蓮と加賀屋のそれぞれの生き方に違いがあるからこそ言い合わないと理解できないものがある。それを最後に言い合えて、寄り添いあえてよかった。
凪良先生の書く愛の形と登場人物の生き方。本当に強くて、だけど脆くて人間らしく、とても大好きです
Posted by ブクログ
『君の百倍、僕は君が好きだ。
僕の世界の真ん中は、もう僕じゃない。それはひどく幸せなことだった。』
やはり凪良先生が描く恋愛物語は、どうしたって胸が抉られ辛いけれど、死ぬほど美しい。凪良ゆうに恋愛物語を描かせたら、右に出る者はいない!!

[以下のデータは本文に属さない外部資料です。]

This is an optimization exercise on Yosys and OpenROAD, whose aim is small area, a short achievable clock period and few clock cycles per item, not a production implementation.
At most, simulation tests tie the RTL to the original design; equivalence was not proved.
Power is estimated from default activity; no workload was simulated.

old:
## risc14Exec
module risc14Exec
(
	input wire logic Clock_not,
	input wire logic rstN,
	input wire logic psel,
	input wire logic penable,
	input wire logic pwrite,
	input wire logic [8-1:0] paddr,
	input wire logic [32-1:0] pwdata,
	output logic [32-1:0] prdata,
	output logic pready,
	output logic pslverr
);
For scale: about 2,100 cells after synthesis, roughly 17,000 sq um of cells after synthesis.
==> flow/config.mk <==
export PLATFORM = sky130hd
export DESIGN_NAME = risc14Exec
export DESIGN_NICKNAME = risc14Exec
export VERILOG_FILES = /design/flow/design.v
export SDC_FILE = /design/flow/constraint.sdc
export NUM_CORES = 4
export LEC_CHECK = 0
export ABC_AREA = 1
export CAP_MARGIN = 20
export CORE_MARGIN = 2
export CORE_UTILIZATION = 50
export CTS_CLUSTER_DIAMETER = 60
export CTS_CLUSTER_SIZE = 30
export SETUP_SLACK_MARGIN = 5.0
export SLEW_MARGIN = 20
export TNS_END_PERCENT = 5
==> flow/constraint.sdc <==
create_clock -name core_clock -period 7.5 [get_ports {Clock_not}]
set_input_delay 1.5000 -clock core_clock [delete_from_list [all_inputs] [get_ports {Clock_not}]]
set_output_delay 1.5000 -clock core_clock [all_outputs]
set_load 0.01 [all_outputs]
standard.sh (not shown) runs the stock make flow with config.mk's settings and CLKGATE_MAP_FILE= SYNTH_SCRIPT=/design/flow/synth_recipe.tcl, a recipe that flattens the netlist after the stock synthesis.
==> flow/flow/run.sh <==
#!/bin/bash
# Standard layout, with the port buffers made from plain buffers instead of
# the cell buffer_ports picks by default (often a delay cell).
set -e
cp standard.sh standard.sh.txt 2>/dev/null || true
export BUFFER_PORTS_ARGS="-buffer_cell sky130_fd_sc_hd__buf_4"
bash standard.sh > standard.log 2>&1
Testbench counts of old, summed over its fixed seeds: cycles 19,530, transfers 9,600.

総合病院の長男加賀谷はその肩書きもあり、恋愛詐欺師蓮に騙されてしまう。しかし蓮は加賀谷と接するうちに、人の温かさ優しさに触れ、強く加賀谷に惹かれていく。そんなとき加賀谷の過去の想い人の写真を見た蓮は、その人が自分と酷似であることを知り、その人の身代わりであることに悲嘆の思いを隠しきれず加賀谷から離れることに…
そして蓮が加賀谷から離れることを決意し自宅に戻ると、ドアの前に警察が…
果たして2人の前途多難な恋の行方は…
特に好きなシーンは、加賀谷が刑務所帰りの蓮を迎えに行くところ。加賀谷は騙されても蓮が好きで、蓮の偽りの拒絶姿をもろともせず、「また俺を騙して」と強く言い放ったシーンに涙が止まらなかった…
あとは加賀谷が蓮にたくさんの思い出の品をあげて、彼の部屋を思い出の品で満たし、彼を悲しませないようにしようと決意するところ。この描写を通して、行動で愛を示す加賀谷の人としての温かさが滲み出ているシーンだなと胸が温かくなった!!
2人がこれからも2人らしく歩いていけますように…
私も2人のようにお互いがお互いを思いやれる、そんな誰かと一緒に歩いていきたいな。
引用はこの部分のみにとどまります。